In this notebook we explored a synthetic dataset and built two predictive models:

- **Logistic Regression** using only numeric features achieved moderate performance. Scaling numeric features is important for this model and the results provide a baseline.
- **Random Forest Classifier** leveraging both numeric and categorical features (via one‑hot encoding) achieved higher accuracy and better overall classification metrics, capturing nonlinear relationships and interactions.

### Potential Enhancements

- **Hyperparameter Tuning**: Explore grid search or randomized search to find optimal model parameters.
- **Feature Engineering**: Create additional features, such as budget per team member or duration per complexity level, which might improve model performance.
- **Regression Task**: Predict continuous ROI or satisfaction scores using regression algorithms to provide more granular insights.
- **Dashboard Creation**: Build an interactive dashboard (e.g., using Plotly Dash or Streamlit) to allow stakeholders to explore the data and model predictions.

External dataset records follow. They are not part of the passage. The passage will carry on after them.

## src/core/ccg_pkg.sv

```systemverilog
// Constants for the codec clock generation and PLL control block.
// Assumes a single core clock; source clocks arrive as one-cycle ticks.
//
// Overview of operation
// [RULE1] Right-justified with 32-bit words runs as 24-bit
// [RULE2] Source select: 0 master clock, 1 PLL
// [RULE3] System divider codes map to 1,2,3,4,6,8,12
// [RULE4] Bit clock divider: powers of two up to 32
// [RULE5] Master drives bit/frame clocks, slave receives them
// [RULE6] ADC loopback feeds ADC output into DAC input
// [RULE7] DAC loopback feeds DAC output into ADC input
// [RULE8] Sample rate field selects filter coefficient set
// [RULE9] Rate-derived timings assume system clock of 256fs
// [RULE10] Software picks nearest listed sample rate code
// [RULE11] PLL enable bit switches the PLL on
// [RULE12] PLL held off while reference select is zero
// [RULE13] Software computes integer and fractional ratio words
// [RULE14] PLL output divided by four, then system divider
// [RULE15] Fractional enable bit permits fractional PLL division
// [RULE16] Prescale field conditions master clock before PLL
// [RULE17] Software keeps integer word between 6 and 12
// [RULE18] Fraction word assembled from three registers
// [RULE19] PLL derived clock offered on general-purpose pin
// [RULE20] Bit clock restarts each frame, may shorten pulse
// [RULE21] Divider code 010 divides by two; power-off bit

package ccg_pkg;

  // ------------------------------------------------------------
  // Register offsets
  // ------------------------------------------------------------
  localparam logic [5:0] OFS_POWER_MANAGEMENT_ONE     = 6'h01;
  localparam logic [5:0] OFS_AUDIO_FORMAT             = 6'h04;
  localparam logic [5:0] OFS_LOOPBACK_CONTROL         = 6'h05;
  localparam logic [5:0] OFS_CLOCK_GENERATION_CONTROL = 6'h06;
  localparam logic [5:0] OFS_ADDITIONAL_CONTROL       = 6'h07;
  localparam logic [5:0] OFS_CLOCK_STATUS             = 6'h08;
  localparam logic [5:0] OFS_PLL_INTEGER_AND_CONTROL  = 6'h24;
  localparam logic [5:0] OFS_PLL_FRACTION_HIGH        = 6'h25;
  localparam logic [5:0] OFS_PLL_FRACTION_MID         = 6'h26;
  localparam logic [5:0] OFS_PLL_FRACTION_LOW         = 6'h27;

  // ------------------------------------------------------------
  // Reset values
  // ------------------------------------------------------------
  localparam logic [8:0] RST_POWER_MANAGEMENT_ONE     = 9'h000;
  localparam logic [8:0] RST_AUDIO_FORMAT             = 9'h050;
  localparam logic [8:0] RST_LOOPBACK_CONTROL         = 9'h000;
  localparam logic [8:0] RST_CLOCK_GENERATION_CONTROL = 9'h140;
  localparam logic [8:0] RST_ADDITIONAL_CONTROL       = 9'h000;
  localparam logic [8:0] RST_PLL_INTEGER_AND_CONTROL  = 9'h048;
  localparam logic [8:0] RST_PLL_FRACTION_HIGH        = 9'h00C;
  localparam logic [8:0] RST_PLL_FRACTION_MID         = 9'h093;
  localparam logic [8:0] RST_PLL_FRACTION_LOW         = 9'h0E9;

  // ------------------------------------------------------------
  // Field positions
  // ------------------------------------------------------------
  localparam int BIT_VMID_LO      = 0;  // Reference voltage select [1:0]
  localparam int BIT_PLL_ENABLE   = 5;
  localparam int BIT_CLK_SOURCE   = 8;
  localparam int BIT_SYSDIV_LO    = 5;  // System divider [7:5]
  localparam int BIT_BIT_CLOCK_DIVIDER_LO   = 2;  // Bit clock divider [4:2]
  localparam int BIT_MASTER       = 0;
  localparam int BIT_RATE_LO      = 1;  // Sample rate [3:1]
  localparam int BIT_PLL_OFF      = 7;
  localparam int BIT_FRAC_EN      = 6;
  localparam int BIT_PRESCALE_LO  = 4;  // Prescale [5:4]
  localparam int BIT_INT_LO       = 0;  // Integer word [3:0]
  localparam int BIT_WLEN_LO      = 5;  // Word length [6:5]
  localparam int BIT_FMT_LO       = 3;  // Format [4:3]
  localparam int BIT_DAC_LOOP     = 6;
  localparam int BIT_ADC_LOOP     = 0;

  // ------------------------------------------------------------
  // Encodings and timing counts
  // ------------------------------------------------------------
  localparam logic [1:0] FMT_RIGHT_JUSTIFIED = 2'h0;
  localparam logic [1:0] WLEN_24_BITS        = 2'h2;
  localparam logic [1:0] WLEN_32_BITS        = 2'h3;
  localparam logic [1:0] VMID_OFF            = 2'h0;
  localparam logic [2:0] RATE_LAST_VALID     = 3'h5;
  localparam logic [1:0] PLL_POST_DIV_LAST   = 2'h3;  // Fixed divide by 4
  localparam logic [7:0] FRAME_TICKS_LAST    = 8'hFF; // 256 system ticks per frame
  localparam logic [7:0] FRAME_HALF          = 8'h80;

  // Run states of the selected clock path
  typedef enum logic [1:0]
  {
    PATH_STOPPED = 2'b00,
    PATH_MCLK    = 2'b01,
    PATH_PLL     = 2'b10
  } path_type;

endpackage

```

## src/core/ccg_top.sv

```systemverilog
// Clock generation, PLL control and loopback routing for the codec core.
// Source clocks arrive as one-cycle ticks synchronous to CORE_CLK.
// The analog PLL lives outside; this block drives its control words.

`timescale 1ns/1ps
`default_nettype none

module ccg_top
(
  // Core clock and reset
  input  wire logic       CORE_CLK,
  input  wire logic       NRST,
  // Register port
  input  wire logic [5:0] REG_ADDR,
  input  wire logic [8:0] REG_WDATA,
  input  wire logic       REG_WR,
  input  wire logic       REG_RD,
  output logic      [8:0] REG_RDATA,
  // Source clock ticks
  input  wire logic       MCLK_TICK,
  input  wire logic       PLL_TICK,
  // PLL control words
  output logic            PLL_ENABLE,
  output logic            PLL_FRAC_EN,
  output logic      [1:0] PLL_PRESCALE,
  output logic      [3:0] PLL_INT_WORD,
  output logic     [23:0] PLL_FRAC_WORD,
  output logic            GPIO_CLK,
  // System clock
  output logic            SYS_CLK_TICK,
  output logic            SYS_CLK_OUT,
  // Bit and frame clock pins
  input  wire logic       BCLK_I,
  output logic            BCLK_O,
  output logic            BCLK_OE,
  input  wire logic       FRAME_I,
  output logic            FRAME_O,
  output logic            FRAME_OE,
  output logic            BCLK_INT,
  output logic            FRAME_INT,
  // Filter and format controls
  output logic      [2:0] FILTER_COEF_SEL,
  output logic            RATE_VALID,
  output logic      [1:0] EFF_WORD_LEN,
  // Loopback data paths
  input  wire logic       ADC_IF_DATA,
  input  wire logic       DAC_PIN_DATA,
  input  wire logic       DAC_IF_DATA,
  input  wire logic       ADC_CORE_DATA,
  output logic            DAC_PATH_DATA,
  output logic            ADC_PATH_DATA
);

  // ------------------------------------------------------------
  // Helper functions
  // ------------------------------------------------------------

  // System divider code to last count value (divide minus one)
  function automatic logic [3:0] sys_div_last(input logic [2:0] code);
    case (code)
      3'h0:    sys_div_last = 4'h0;
      3'h1:    sys_div_last = 4'h1;
      3'h2:    sys_div_last = 4'h1;  // Reset code divides by two
      3'h3:    sys_div_last = 4'h2;
      3'h4:    sys_div_last = 4'h3;
      3'h5:    sys_div_last = 4'h5;
      3'h6:    sys_div_last = 4'h7;
      default: sys_div_last = 4'hB;
    endcase
  endfunction

  // Bit clock divider code to last count; reserved codes hold at 32
  function automatic logic [4:0] bclk_div_last(input logic [2:0] code);
    case (code)
      3'h0:    bclk_div_last = 5'h00;
      3'h1:    bclk_div_last = 5'h01;
      3'h2:    bclk_div_last = 5'h03;
      3'h3:    bclk_div_last = 5'h07;
      3'h4:    bclk_div_last = 5'h0F;
      default: bclk_div_last = 5'h1F;
    endcase
  endfunction

  // ------------------------------------------------------------
  // Register storage
  // ------------------------------------------------------------
  logic [8:0]      pwr_q;        // Power management one
  logic [8:0]      fmt_q;        // Audio format
  logic [8:0]      loop_q;       // Loopback control
  logic [8:0]      clkgen_q;     // Clock generation control
  logic [8:0]      addl_q;       // Additional control
  logic [8:0]      pllc_q;       // PLL integer and control
  logic [5:0]      frac_hi_q;    // Fraction bits 23:18
  logic [8:0]      frac_mid_q;   // Fraction bits 17:9
  logic [8:0]      frac_lo_q;    // Fraction bits 8:0
  logic [8:0]      rdata_d;      // Read mux
  logic [8:0]      status;       // Live status word
  ccg_pkg::path_type path_q;     // Active clock path

  // Register writes; unmapped offsets are ignored
  always_ff @(posedge CORE_CLK or negedge NRST)
  begin
    if (!NRST)
    begin
      pwr_q      <= ccg_pkg::RST_POWER_MANAGEMENT_ONE;
      fmt_q      <= ccg_pkg::RST_AUDIO_FORMAT;
      loop_q     <= ccg_pkg::RST_LOOPBACK_CONTROL;
      clkgen_q   <= ccg_pkg::RST_CLOCK_GENERATION_CONTROL;
      addl_q     <= ccg_pkg::RST_ADDITIONAL_CONTROL;
      pllc_q     <= ccg_pkg::RST_PLL_INTEGER_AND_CONTROL;
      frac_hi_q  <= ccg_pkg::RST_PLL_FRACTION_HIGH[5:0];
      frac_mid_q <= ccg_pkg::RST_PLL_FRACTION_MID;
      frac_lo_q  <= ccg_pkg::RST_PLL_FRACTION_LOW;
    end
    else if (REG_WR)
    begin
      case (REG_ADDR)
        ccg_pkg::OFS_POWER_MANAGEMENT_ONE:     pwr_q      <= REG_WDATA;
        ccg_pkg::OFS_AUDIO_FORMAT:             fmt_q      <= REG_WDATA;
        ccg_pkg::OFS_LOOPBACK_CONTROL:         loop_q     <= REG_WDATA;
        ccg_pkg::OFS_CLOCK_GENERATION_CONTROL: clkgen_q   <= REG_WDATA;
        ccg_pkg::OFS_ADDITIONAL_CONTROL:       addl_q     <= REG_WDATA;
        ccg_pkg::OFS_PLL_INTEGER_AND_CONTROL:  pllc_q     <= REG_WDATA;
        ccg_pkg::OFS_PLL_FRACTION_HIGH:        frac_hi_q  <= REG_WDATA[5:0];
        ccg_pkg::OFS_PLL_FRACTION_MID:         frac_mid_q <= REG_WDATA;
        ccg_pkg::OFS_PLL_FRACTION_LOW:         frac_lo_q  <= REG_WDATA;
        default:                               ;
      endcase
    end
  end

  // ------------------------------------------------------------
  // Field decode
  // ------------------------------------------------------------
  logic       pll_run;     // PLL allowed to run
  logic       use_pll;     // Source select
  logic       master;      // Master over bit and frame clocks
  logic [2:0] sys_code;
  logic [2:0] bclk_code;
  logic [2:0] rate_code;
  logic [1:0] wlen_code;
  logic [1:0] fmt_code;

  // Enable gated by reference select and the power-off bit
  assign pll_run = pwr_q[ccg_pkg::BIT_PLL_ENABLE]                          // RULE11
                 && (pwr_q[ccg_pkg::BIT_VMID_LO +: 2] != ccg_pkg::VMID_OFF) // RULE12
                 && !pllc_q[ccg_pkg::BIT_PLL_OFF];                          // RULE21
  assign use_pll   = clkgen_q[ccg_pkg::BIT_CLK_SOURCE];
  assign master    = clkgen_q[ccg_pkg::BIT_MASTER];
  assign sys_code  = clkgen_q[ccg_pkg::BIT_SYSDIV_LO +: 3];
  assign bclk_code = clkgen_q[ccg_pkg::BIT_BIT_CLOCK_DIVIDER_LO +: 3];
  assign rate_code = addl_q[ccg_pkg::BIT_RATE_LO +: 3];
  assign wlen_code = fmt_q[ccg_pkg::BIT_WLEN_LO +: 2];
  assign fmt_code  = fmt_q[ccg_pkg::BIT_FMT_LO +: 2];

  // Status: path state, PLL run, master, pin levels
  assign status = {3'h0, FRAME_INT, BCLK_INT, master, pll_run, path_q};

  // Read mux; unmapped offsets read as zero
  always_comb
  begin
    case (REG_ADDR)
      ccg_pkg::OFS_POWER_MANAGEMENT_ONE:     rdata_d = pwr_q;
      ccg_pkg::OFS_AUDIO_FORMAT:             rdata_d = fmt_q;
      ccg_pkg::OFS_LOOPBACK_CONTROL:         rdata_d = loop_q;
      ccg_pkg::OFS_CLOCK_GENERATION_CONTROL: rdata_d = clkgen_q;
      ccg_pkg::OFS_ADDITIONAL_CONTROL:       rdata_d = addl_q;
      ccg_pkg::OFS_CLOCK_STATUS:             rdata_d = status;
      ccg_pkg::OFS_PLL_INTEGER_AND_CONTROL:  rdata_d = pllc_q;
      ccg_pkg::OFS_PLL_FRACTION_HIGH:        rdata_d = {3'h0, frac_hi_q};
      ccg_pkg::OFS_PLL_FRACTION_MID:         rdata_d = frac_mid_q;
      ccg_pkg::OFS_PLL_FRACTION_LOW:         rdata_d = frac_lo_q;
      default:                               rdata_d = 9'h000;
    endcase
  end

  // Read data stands one cycle after the strobe, zero otherwise
  always_ff @(posedge CORE_CLK or negedge NRST)
  begin
    if (!NRST)
      REG_RDATA <= 9'h000;
    else
      REG_RDATA <= REG_RD ? rdata_d : 9'h000;
  end

  // ------------------------------------------------------------
  // PLL control outputs
  // ------------------------------------------------------------

  // Registered control words toward the analog PLL
  always_ff @(posedge CORE_CLK or negedge NRST)
  begin
    if (!NRST)
    begin
      PLL_ENABLE    <= 1'b0;
      PLL_FRAC_EN   <= 1'b0;
      PLL_PRESCALE  <= 2'h0;
      PLL_INT_WORD  <= 4'h0;
      PLL_FRAC_WORD <= 24'h000000;
    end
    else
    begin
      PLL_ENABLE    <= pll_run;                                      // RULE12
      PLL_FRAC_EN   <= pllc_q[ccg_pkg::BIT_FRAC_EN];                 // RULE15
      PLL_PRESCALE  <= pllc_q[ccg_pkg::BIT_PRESCALE_LO +: 2];        // RULE16
      // Range 6..12 is software's duty; value passed unchanged
      PLL_INT_WORD  <= pllc_q[ccg_pkg::BIT_INT_LO +: 4];             // RULE17
      PLL_FRAC_WORD <= {frac_hi_q, frac_mid_q, frac_lo_q};           // RULE18
    end
  end

  // ------------------------------------------------------------
  // Source selection and dividers
  // ------------------------------------------------------------
  logic [1:0] post_cnt_q;  // Fixed divide by four on PLL ticks
  logic       src_tick;    // Selected source tick
  logic [3:0] sys_cnt_q;   // System divider count
  logic       sys_tick;

  // Only PLL ticks while running advance the fixed divider
  always_ff @(posedge CORE_CLK or negedge NRST)
  begin
    if (!NRST)
      post_cnt_q <= 2'h0;
    else if (pll_run && PLL_TICK)
      post_cnt_q <= post_cnt_q + 2'h1;                               // RULE14
  end

  // Source mux; a stopped PLL starves the core, by intent
  assign src_tick = use_pll ?                                        // RULE2
                    (pll_run && PLL_TICK
                     && post_cnt_q == ccg_pkg::PLL_POST_DIV_LAST) :  // RULE14
                    MCLK_TICK;

  // Path state for status readback
  always_ff @(posedge CORE_CLK or negedge NRST)
  begin
    if (!NRST)
      path_q <= ccg_pkg::PATH_STOPPED;
    else if (!use_pll)
      path_q <= ccg_pkg::PATH_MCLK;
    else if (pll_run)
      path_q <= ccg_pkg::PATH_PLL;
    else
      path_q <= ccg_pkg::PATH_STOPPED;
  end

  // System divider; counter restarts when the code shrinks below it
  assign sys_tick = src_tick && (sys_cnt_q >= sys_div_last(sys_code));

  always_ff @(posedge CORE_CLK or negedge NRST)
  begin
    if (!NRST)
      sys_cnt_q <= 4'h0;
    else if (sys_tick)
      sys_cnt_q <= 4'h0;                                             // RULE3
    else if (src_tick)
      sys_cnt_q <= sys_cnt_q + 4'h1;
  end

  // System clock tick and square wave
  always_ff @(posedge CORE_CLK or negedge NRST)
  begin
    if (!NRST)
    begin
      SYS_CLK_TICK <= 1'b0;
      SYS_CLK_OUT  <= 1'b0;
    end
    else
    begin
      SYS_CLK_TICK <= sys_tick;
      if (sys_tick)
        SYS_CLK_OUT <= !SYS_CLK_OUT;
    end
  end

  // Derived clock for the general-purpose pin, from the PLL path
  always_ff @(posedge CORE_CLK or negedge NRST)
  begin
    if (!NRST)
      GPIO_CLK <= 1'b0;
    else if (pll_run && PLL_TICK && post_cnt_q == ccg_pkg::PLL_POST_DIV_LAST)
      GPIO_CLK <= !GPIO_CLK;                                         // RULE19
  end

  // ------------------------------------------------------------
  // Bit and frame clocks
  // ------------------------------------------------------------
  logic [7:0] frame_cnt_q;  // 256 system ticks per frame
  logic [4:0] bclk_cnt_q;
  logic       frame_wrap;

  // Frame length fixed at 256fs so rate timings scale with it
  assign frame_wrap = sys_tick && frame_cnt_q == ccg_pkg::FRAME_TICKS_LAST; // RULE9

  always_ff @(posedge CORE_CLK or negedge NRST)
  begin
    if (!NRST)
      frame_cnt_q <= 8'h00;
    else if (sys_tick)
      frame_cnt_q <= frame_cnt_q + 8'h01;
  end

  // Bit counter restarts at each frame, so a last pulse may be short
  always_ff @(posedge CORE_CLK or negedge NRST)
  begin
    if (!NRST)
    begin
      bclk_cnt_q <= 5'h00;
      BCLK_O     <= 1'b0;
    end
    else if (frame_wrap)
    begin
      bclk_cnt_q <= 5'h00;                                           // RULE20
      BCLK_O     <= 1'b0;
    end
    else if (sys_tick && bclk_cnt_q >= bclk_div_last(bclk_code))
    begin
      bclk_cnt_q <= 5'h00;                                           // RULE4
      BCLK_O     <= !BCLK_O;
    end
    else if (sys_tick)
      bclk_cnt_q <= bclk_cnt_q + 5'h01;
  end

  // Frame is high for the first half of each frame
  always_ff @(posedge CORE_CLK or negedge NRST)
  begin
    if (!NRST)
      FRAME_O <= 1'b0;
    else
      FRAME_O <= frame_cnt_q < ccg_pkg::FRAME_HALF;
  end

  // Pin direction and the clocks seen inside
  always_ff @(posedge CORE_CLK or negedge NRST)
  begin
    if (!NRST)
    begin
      BCLK_OE   <= 1'b0;
      FRAME_OE  <= 1'b0;
      BCLK_INT  <= 1'b0;
      FRAME_INT <= 1'b0;
    end
    else
    begin
      BCLK_OE   <= master;                                           // RULE5
      FRAME_OE  <= master;                                           // RULE5
      BCLK_INT  <= master ? BCLK_O : BCLK_I;
      FRAME_INT <= master ? FRAME_O : FRAME_I;
    end
  end

  // ------------------------------------------------------------
  // Format, rate and loopback
  // ------------------------------------------------------------

  // Reserved rate codes pass through but are flagged invalid
  always_ff @(posedge CORE_CLK or negedge NRST)
  begin
    if (!NRST)
    begin
      FILTER_COEF_SEL <= 3'h0;
      RATE_VALID      <= 1'b0;
      EFF_WORD_LEN    <= 2'h0;
      DAC_PATH_DATA   <= 1'b0;
      ADC_PATH_DATA   <= 1'b0;
    end
    else
    begin
      FILTER_COEF_SEL <= rate_code;                                  // RULE8
      RATE_VALID      <= rate_code <= ccg_pkg::RATE_LAST_VALID;
      // Right-justified cannot carry 32 bits
      if (fmt_code == ccg_pkg::FMT_RIGHT_JUSTIFIED && wlen_code == ccg_pkg::WLEN_32_BITS)
        EFF_WORD_LEN <= ccg_pkg::WLEN_24_BITS;                       // RULE1
      else
        EFF_WORD_LEN <= wlen_code;
      DAC_PATH_DATA <= loop_q[ccg_pkg::BIT_ADC_LOOP] ? ADC_IF_DATA : DAC_PIN_DATA; // RULE6
      ADC_PATH_DATA <= loop_q[ccg_pkg::BIT_DAC_LOOP] ? DAC_IF_DATA : ADC_CORE_DATA; // RULE7
    end
  end
endmodule

`default_nettype wire

```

This project demonstrates an increasing level of complexity by moving from basic descriptive analysis through to more sophisticated modeling. It can serve as a solid example in your portfolio for roles such as business analyst, program manager, or data analyst.

If you'd like to expand the project further or adapt it to specific industries or questions, feel free to modify the data generation process or analysis steps.